The company had tried an AI writing tool before. It produced generic output that didn't sound like the brand. The Creative Director had killed it within two months. That experience was in the room throughout this engagement — it was not a compliance issue or a tech failure, it was a trust failure. The prior tool had been deployed without training it on who the brand actually was.

The copywriter had built informal workarounds: category-specific phrase lists, a personal note file with the Creative Director's most common redlines. These weren't a problem. They were a proof of concept — the institutional knowledge existed, it just wasn't in a form the tool could use.

The approach

The core design decision was to make the Creative Director the system's governing authority. She co-authored a brand voice governing document — a structured file that defines tone by product category, lists approved and prohibited phrase patterns, and specifies the approach for each of the four content types. That document became the system prompt. When the brand voice evolves, she updates the document and the system prompt follows.

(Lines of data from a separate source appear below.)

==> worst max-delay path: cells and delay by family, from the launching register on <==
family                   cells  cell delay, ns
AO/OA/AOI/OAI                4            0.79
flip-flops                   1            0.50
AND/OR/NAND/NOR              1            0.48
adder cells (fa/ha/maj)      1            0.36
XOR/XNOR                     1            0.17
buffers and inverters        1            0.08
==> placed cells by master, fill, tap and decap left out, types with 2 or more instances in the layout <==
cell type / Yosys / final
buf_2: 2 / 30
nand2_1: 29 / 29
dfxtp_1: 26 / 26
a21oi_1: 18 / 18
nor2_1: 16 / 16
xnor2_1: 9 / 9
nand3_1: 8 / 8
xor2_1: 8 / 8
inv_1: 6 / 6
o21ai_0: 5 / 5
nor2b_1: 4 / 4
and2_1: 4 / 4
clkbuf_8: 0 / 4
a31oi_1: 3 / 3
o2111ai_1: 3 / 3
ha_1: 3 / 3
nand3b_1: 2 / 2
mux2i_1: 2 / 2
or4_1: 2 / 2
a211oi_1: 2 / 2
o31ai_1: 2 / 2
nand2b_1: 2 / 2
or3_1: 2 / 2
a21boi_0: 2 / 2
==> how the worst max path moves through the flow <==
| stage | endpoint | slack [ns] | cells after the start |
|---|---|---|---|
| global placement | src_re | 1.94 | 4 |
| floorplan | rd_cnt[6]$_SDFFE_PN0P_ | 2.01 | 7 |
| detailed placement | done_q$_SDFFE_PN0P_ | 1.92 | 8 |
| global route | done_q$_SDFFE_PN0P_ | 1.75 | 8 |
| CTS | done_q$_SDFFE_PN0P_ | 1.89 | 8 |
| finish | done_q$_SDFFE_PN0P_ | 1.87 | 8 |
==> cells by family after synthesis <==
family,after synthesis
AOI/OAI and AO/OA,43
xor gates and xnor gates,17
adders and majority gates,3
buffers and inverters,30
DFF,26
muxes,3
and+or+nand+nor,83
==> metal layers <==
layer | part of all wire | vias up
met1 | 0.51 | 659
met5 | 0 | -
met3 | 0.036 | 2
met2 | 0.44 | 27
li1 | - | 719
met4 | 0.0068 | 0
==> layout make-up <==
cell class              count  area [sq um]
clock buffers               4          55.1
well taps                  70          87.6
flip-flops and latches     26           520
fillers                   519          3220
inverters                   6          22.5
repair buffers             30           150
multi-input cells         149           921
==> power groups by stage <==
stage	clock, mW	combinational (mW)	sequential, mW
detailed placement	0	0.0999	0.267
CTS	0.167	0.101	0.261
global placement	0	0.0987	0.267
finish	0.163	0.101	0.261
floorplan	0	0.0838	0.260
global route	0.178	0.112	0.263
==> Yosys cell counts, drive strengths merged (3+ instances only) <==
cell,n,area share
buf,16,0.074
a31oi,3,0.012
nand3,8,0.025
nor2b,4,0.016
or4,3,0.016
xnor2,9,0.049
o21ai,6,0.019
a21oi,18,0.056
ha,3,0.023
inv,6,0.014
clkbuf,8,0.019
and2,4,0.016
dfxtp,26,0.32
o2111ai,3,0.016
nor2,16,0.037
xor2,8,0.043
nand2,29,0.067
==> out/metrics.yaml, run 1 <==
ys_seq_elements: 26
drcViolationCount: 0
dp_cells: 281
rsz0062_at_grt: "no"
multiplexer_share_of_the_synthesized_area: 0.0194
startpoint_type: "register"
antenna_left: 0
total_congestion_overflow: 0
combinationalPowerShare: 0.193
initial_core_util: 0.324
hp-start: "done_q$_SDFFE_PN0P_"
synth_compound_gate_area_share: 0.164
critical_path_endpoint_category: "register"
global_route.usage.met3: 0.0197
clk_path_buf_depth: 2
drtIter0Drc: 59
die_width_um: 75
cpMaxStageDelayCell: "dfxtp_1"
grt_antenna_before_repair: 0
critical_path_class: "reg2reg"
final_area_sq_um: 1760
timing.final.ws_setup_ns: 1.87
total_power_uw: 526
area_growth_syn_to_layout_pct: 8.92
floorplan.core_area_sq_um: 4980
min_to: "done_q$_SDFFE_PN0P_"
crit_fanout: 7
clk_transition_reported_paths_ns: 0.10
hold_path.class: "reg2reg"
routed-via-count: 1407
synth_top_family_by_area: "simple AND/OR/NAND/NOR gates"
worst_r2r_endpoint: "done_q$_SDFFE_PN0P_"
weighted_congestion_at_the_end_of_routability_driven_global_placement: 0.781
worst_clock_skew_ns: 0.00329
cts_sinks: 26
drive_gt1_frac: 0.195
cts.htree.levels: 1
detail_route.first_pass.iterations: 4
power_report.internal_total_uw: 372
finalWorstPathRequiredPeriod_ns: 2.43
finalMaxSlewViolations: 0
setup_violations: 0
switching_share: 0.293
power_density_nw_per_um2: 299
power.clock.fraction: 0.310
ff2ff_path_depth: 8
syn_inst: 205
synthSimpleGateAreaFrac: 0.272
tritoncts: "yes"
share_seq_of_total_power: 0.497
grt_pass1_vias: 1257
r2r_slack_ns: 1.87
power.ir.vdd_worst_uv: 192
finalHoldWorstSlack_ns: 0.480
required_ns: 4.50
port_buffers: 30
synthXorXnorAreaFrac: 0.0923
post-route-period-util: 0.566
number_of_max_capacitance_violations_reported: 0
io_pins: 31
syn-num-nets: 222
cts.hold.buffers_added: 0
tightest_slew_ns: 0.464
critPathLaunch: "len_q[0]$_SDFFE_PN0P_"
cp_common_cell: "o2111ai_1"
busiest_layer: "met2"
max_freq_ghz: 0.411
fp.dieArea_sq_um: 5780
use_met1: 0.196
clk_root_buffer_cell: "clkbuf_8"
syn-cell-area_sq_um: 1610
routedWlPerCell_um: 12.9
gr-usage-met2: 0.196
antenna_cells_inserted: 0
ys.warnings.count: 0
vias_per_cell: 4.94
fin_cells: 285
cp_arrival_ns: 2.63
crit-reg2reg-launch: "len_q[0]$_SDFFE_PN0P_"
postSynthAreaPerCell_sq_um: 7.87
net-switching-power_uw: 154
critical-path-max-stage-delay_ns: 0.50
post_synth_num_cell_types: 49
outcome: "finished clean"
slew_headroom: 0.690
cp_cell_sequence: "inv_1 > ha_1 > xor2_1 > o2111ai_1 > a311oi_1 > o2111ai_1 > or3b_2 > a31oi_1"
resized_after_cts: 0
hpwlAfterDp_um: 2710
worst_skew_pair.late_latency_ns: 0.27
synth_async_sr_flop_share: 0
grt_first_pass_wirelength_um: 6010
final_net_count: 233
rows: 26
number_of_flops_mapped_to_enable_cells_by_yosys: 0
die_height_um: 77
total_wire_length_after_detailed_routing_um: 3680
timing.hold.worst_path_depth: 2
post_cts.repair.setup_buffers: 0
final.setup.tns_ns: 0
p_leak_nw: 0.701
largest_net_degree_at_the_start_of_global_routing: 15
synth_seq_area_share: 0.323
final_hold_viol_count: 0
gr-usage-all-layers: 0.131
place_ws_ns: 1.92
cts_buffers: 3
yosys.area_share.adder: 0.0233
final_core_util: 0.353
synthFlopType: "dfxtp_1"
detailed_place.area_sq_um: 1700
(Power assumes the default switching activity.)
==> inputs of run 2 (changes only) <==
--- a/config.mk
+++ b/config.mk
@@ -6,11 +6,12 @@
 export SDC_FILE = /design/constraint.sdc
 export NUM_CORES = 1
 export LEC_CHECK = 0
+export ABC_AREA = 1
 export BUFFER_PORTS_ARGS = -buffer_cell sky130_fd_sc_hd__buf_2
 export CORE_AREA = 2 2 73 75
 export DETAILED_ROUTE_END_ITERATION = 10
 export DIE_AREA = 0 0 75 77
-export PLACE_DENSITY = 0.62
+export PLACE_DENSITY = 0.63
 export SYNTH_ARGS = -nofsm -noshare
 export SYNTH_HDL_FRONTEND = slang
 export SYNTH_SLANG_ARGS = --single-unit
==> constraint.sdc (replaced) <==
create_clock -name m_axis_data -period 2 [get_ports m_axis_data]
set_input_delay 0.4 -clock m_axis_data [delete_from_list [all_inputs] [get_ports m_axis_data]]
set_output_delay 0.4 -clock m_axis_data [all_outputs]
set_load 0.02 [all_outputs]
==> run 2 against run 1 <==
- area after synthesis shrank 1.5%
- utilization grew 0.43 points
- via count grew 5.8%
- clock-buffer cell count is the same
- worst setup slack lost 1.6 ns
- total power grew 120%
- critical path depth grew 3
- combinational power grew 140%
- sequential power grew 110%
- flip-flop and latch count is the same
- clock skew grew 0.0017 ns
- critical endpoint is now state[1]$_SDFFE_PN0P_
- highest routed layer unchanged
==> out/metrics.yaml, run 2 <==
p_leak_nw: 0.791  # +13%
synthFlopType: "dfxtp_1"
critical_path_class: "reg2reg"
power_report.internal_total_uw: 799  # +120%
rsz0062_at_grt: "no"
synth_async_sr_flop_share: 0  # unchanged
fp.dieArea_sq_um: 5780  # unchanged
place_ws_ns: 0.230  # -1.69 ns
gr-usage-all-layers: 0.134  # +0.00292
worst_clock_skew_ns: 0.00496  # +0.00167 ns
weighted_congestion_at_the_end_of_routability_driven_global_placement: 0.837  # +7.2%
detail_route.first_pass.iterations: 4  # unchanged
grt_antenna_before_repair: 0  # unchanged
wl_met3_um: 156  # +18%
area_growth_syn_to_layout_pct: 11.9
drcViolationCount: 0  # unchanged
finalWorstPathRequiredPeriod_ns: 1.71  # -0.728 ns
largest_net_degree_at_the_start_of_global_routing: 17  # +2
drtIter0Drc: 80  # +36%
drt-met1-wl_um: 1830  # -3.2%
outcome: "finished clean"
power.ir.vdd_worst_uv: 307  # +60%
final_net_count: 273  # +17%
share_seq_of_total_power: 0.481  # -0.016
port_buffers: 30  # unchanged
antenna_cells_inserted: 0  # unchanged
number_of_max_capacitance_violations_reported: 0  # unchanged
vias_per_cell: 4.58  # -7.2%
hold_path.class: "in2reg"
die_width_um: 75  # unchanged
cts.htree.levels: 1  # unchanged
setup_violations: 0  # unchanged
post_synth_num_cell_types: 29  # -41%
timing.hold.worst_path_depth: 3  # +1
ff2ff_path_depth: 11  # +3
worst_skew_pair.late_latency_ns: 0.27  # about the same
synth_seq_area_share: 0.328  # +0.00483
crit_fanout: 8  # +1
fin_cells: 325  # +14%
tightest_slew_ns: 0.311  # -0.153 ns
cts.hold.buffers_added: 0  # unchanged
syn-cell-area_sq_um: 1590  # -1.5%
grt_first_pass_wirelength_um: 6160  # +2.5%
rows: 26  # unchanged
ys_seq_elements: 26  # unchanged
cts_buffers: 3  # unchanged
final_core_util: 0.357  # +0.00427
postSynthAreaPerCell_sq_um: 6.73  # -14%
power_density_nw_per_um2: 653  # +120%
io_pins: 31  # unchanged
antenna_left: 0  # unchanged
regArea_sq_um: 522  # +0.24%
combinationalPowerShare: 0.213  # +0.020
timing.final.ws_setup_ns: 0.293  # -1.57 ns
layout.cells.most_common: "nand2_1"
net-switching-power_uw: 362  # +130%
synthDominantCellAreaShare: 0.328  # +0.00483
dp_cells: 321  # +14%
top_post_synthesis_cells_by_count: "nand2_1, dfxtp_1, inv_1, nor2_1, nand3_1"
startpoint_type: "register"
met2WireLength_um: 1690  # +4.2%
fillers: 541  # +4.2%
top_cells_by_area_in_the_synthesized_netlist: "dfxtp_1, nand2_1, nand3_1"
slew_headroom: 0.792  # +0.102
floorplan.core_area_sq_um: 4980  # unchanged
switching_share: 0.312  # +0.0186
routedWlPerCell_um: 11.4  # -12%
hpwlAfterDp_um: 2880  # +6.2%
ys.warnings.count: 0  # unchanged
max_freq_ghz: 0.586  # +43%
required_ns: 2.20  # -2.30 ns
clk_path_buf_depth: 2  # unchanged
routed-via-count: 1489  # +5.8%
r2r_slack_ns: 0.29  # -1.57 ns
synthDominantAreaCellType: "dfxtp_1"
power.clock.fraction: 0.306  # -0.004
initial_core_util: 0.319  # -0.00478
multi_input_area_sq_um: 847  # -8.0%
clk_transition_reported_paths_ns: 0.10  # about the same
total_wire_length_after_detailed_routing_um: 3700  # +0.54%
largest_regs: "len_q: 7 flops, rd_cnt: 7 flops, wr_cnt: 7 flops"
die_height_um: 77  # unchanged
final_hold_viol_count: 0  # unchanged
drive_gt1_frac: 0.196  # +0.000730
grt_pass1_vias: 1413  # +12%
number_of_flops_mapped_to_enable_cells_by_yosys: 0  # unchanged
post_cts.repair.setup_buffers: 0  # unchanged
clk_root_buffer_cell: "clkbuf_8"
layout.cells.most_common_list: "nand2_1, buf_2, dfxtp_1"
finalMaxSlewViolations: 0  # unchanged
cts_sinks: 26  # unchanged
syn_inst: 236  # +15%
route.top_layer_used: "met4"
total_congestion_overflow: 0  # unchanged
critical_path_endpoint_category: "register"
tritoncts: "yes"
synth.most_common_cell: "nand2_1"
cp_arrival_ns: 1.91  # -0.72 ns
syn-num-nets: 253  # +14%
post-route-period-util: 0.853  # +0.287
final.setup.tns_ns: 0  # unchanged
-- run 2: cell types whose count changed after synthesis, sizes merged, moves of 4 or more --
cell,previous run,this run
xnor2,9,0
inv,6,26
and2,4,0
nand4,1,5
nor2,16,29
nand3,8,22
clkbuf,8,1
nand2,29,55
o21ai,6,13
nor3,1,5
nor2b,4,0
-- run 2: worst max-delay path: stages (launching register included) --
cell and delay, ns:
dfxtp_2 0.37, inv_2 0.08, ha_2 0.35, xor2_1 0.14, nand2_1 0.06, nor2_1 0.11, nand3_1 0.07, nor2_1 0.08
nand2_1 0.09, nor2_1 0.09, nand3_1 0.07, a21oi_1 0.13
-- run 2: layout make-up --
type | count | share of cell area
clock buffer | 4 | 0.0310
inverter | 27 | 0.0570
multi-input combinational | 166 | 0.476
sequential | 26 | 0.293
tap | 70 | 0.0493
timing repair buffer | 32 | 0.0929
`src/rtl/soc_bus_pkg.sv`:
```
package soc_bus_pkg;

    //////////////////////////////
    // data and address
    //////////////////////////////

    typedef logic [31:0] data_t;    // one bus word

    // bus view of an address
    typedef struct packed {
        logic [3:0]  region;        // decoded by main_bus only
        logic [27:0] offset;        // byte offset inside the region
    } addr_fields_t;

    // raw word for masters, split fields for bus and slaves
    typedef union packed {
        logic [31:0]  word;
        addr_fields_t f;
    } bus_addr_u;

    //////////////////////////////
    // transfer types
    //////////////////////////////

    // master port: valid is a level held until gnt
    // slave port: valid is a one-cycle select strobe
    typedef struct packed {
        logic      valid;
        logic      we;          // 1 write, 0 read
        bus_addr_u addr;
        data_t     wdata;
    } bus_req_t;

    // one-cycle pulse back to the granted master
    typedef struct packed {
        logic  valid;
        logic  err;             // unmapped region
        data_t rdata;           // undefined on writes
    } bus_rsp_t;

endpackage

```
`src/rtl/soc_map_pkg.sv`:
```
package soc_map_pkg;

    //////////////////////////////
    // address map regions
    //////////////////////////////

    localparam logic [3:0] REGION_MEM    = 4'd0;
    localparam logic [3:0] REGION_PLIC   = 4'd1;
    localparam logic [3:0] REGION_TIMER0 = 4'd2;
    localparam logic [3:0] REGION_TIMER1 = 4'd3;
    // codes 4..15 unmapped, answered with err

    //////////////////////////////
    // register offsets
    //////////////////////////////

    // timer
    localparam logic [27:0] TMR_CTRL   = 28'h0;    // bit 0 enable
    localparam logic [27:0] TMR_CMP    = 28'h4;
    localparam logic [27:0] TMR_COUNT  = 28'h8;
    localparam logic [27:0] TMR_STATUS = 28'hC;    // bit 0 pending, w1c

    // plic
    localparam logic [27:0] PLIC_PENDING = 28'h0;  // read only
    localparam logic [27:0] PLIC_ENABLE  = 28'h4;
    localparam logic [27:0] PLIC_CLAIM   = 28'h8;  // read claims lowest id

    //////////////////////////////
    // interrupt sources
    //////////////////////////////

    // source 0 reserved, 1 and 4 not present here
    localparam int IRQ_TIMER0 = 2;
    localparam int IRQ_TIMER1 = 3;

    // configuration defaults
    localparam int NUM_IRQ_SRC       = 4;
    localparam int DEFAULT_MEM_WORDS = 256;

endpackage

```
`src/rtl/soc_plic.sv`:
```
`timescale 1ns/1ps

module soc_plic #(
    parameter int NUM_SRC = 4           // up to 32, source 0 reserved
) (
    input  logic                  clk_i,
    input  logic                  rst_n_i,
    input  soc_bus_pkg::bus_req_t req_i,
    input  logic [NUM_SRC-1:0]    src_i,
    output soc_bus_pkg::data_t    rdata_o,
    output logic                  irq_o       // platform interrupt
);

    // clears bit 0 wherever a source vector is formed
    localparam logic [NUM_SRC-1:0] SRC_MASK = {{(NUM_SRC-1){1'b1}}, 1'b0};

    logic [NUM_SRC-1:0] src_q;          // previous source levels
    logic [NUM_SRC-1:0] rise;
    logic [NUM_SRC-1:0] pend_q;
    logic [NUM_SRC-1:0] en_q;
    logic [NUM_SRC-1:0] active;
    logic [NUM_SRC-1:0] clr;
    logic               irq_q;
    soc_bus_pkg::data_t claim_id;
    soc_bus_pkg::data_t rdata_q;
    logic               claim_rd;
    logic [27:0]        offset;

    assign offset   = req_i.addr.f.offset;
    assign claim_rd = req_i.valid && !req_i.we && offset == soc_map_pkg::PLIC_CLAIM;

    //////////////////////////////
    // gateway and claim
    //////////////////////////////

    assign rise   = src_i & ~src_q & SRC_MASK;  // edge triggered
    assign active = pend_q & en_q & SRC_MASK;

    // lowest numbered active source wins, 0 when idle
    always_comb begin
        claim_id = '0;
        for (int i = NUM_SRC - 1; i >= 1; i--) begin
            if (active[i]) claim_id = soc_bus_pkg::data_t'(i);
        end
    end

    assign clr = claim_rd ? (NUM_SRC'(1) << claim_id) : '0;

    always_ff @(posedge clk_i or negedge rst_n_i) begin
        if (!rst_n_i) begin
            src_q  <= '0;
            pend_q <= '0;
            en_q   <= '0;
            irq_q  <= 1'b0;
        end else begin
            src_q  <= src_i;
            pend_q <= (pend_q & ~clr) | rise;   // a new edge beats the claim
            irq_q  <= |active;                  // follows register update
            if (req_i.valid && req_i.we && offset == soc_map_pkg::PLIC_ENABLE) begin
                en_q <= req_i.wdata[NUM_SRC-1:0] & SRC_MASK;
            end
        end
    end

    //////////////////////////////
    // read back
    //////////////////////////////

    always_ff @(posedge clk_i or negedge rst_n_i) begin
        if (!rst_n_i) begin
            rdata_q <= '0;
        end else if (req_i.valid && !req_i.we) begin
            case (offset)
                soc_map_pkg::PLIC_PENDING: rdata_q <= soc_bus_pkg::data_t'(pend_q);
                soc_map_pkg::PLIC_ENABLE:  rdata_q <= soc_bus_pkg::data_t'(en_q);
                soc_map_pkg::PLIC_CLAIM:   rdata_q <= claim_id;
                default:                   rdata_q <= '0;
            endcase
        end
    end

    assign rdata_o = rdata_q;
    assign irq_o   = irq_q;

endmodule

```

The tool — ContentDraft — pulls product data from the Shopify catalog, takes keyword input from the Marketing Manager, and generates all four content types per SKU in a batch. Output lands in an Excel review file. The copywriter reviews each SKU — editing, approving, or flagging for rewrite. The Creative Director reviews the copywriter-approved content. Nothing publishes automatically.

One finding from the pilot changed the revision rate more than any prompt change: context notes. When the Marketing Manager added brief positioning notes for key products before the generation run, the Creative Director's revision rate on those products was 9%. On products without context notes, it was 21%. Structured input investment reduces review time downstream.

The result

The seasonal launch batch — 188 SKUs — was completed in 10 working days. The prior launch had required four-plus weeks with contractor copywriter support. No contractors were used. Average time per SKU, including generation, copywriter review, and Creative Director approval, was 8.4 minutes.

The Creative Director's revision rate on the full launch batch was 19% — down from 55% at baseline, and below the 20% target. Her assessment: "It's more consistent than what we were doing before. The brand voice is actually more uniform across SKUs now." An SEO audit 30 days post-launch found 96% of new product pages included the primary target keyword, compared to an estimated 50% baseline.

The Creative Director had been the most skeptical stakeholder. By the end of the pilot she had submitted process improvement suggestions and signed off on full adoption. Her sign-off: "The tool isn't replacing the copywriter's judgment — it's giving her a better starting point and making my review faster because the baseline is higher."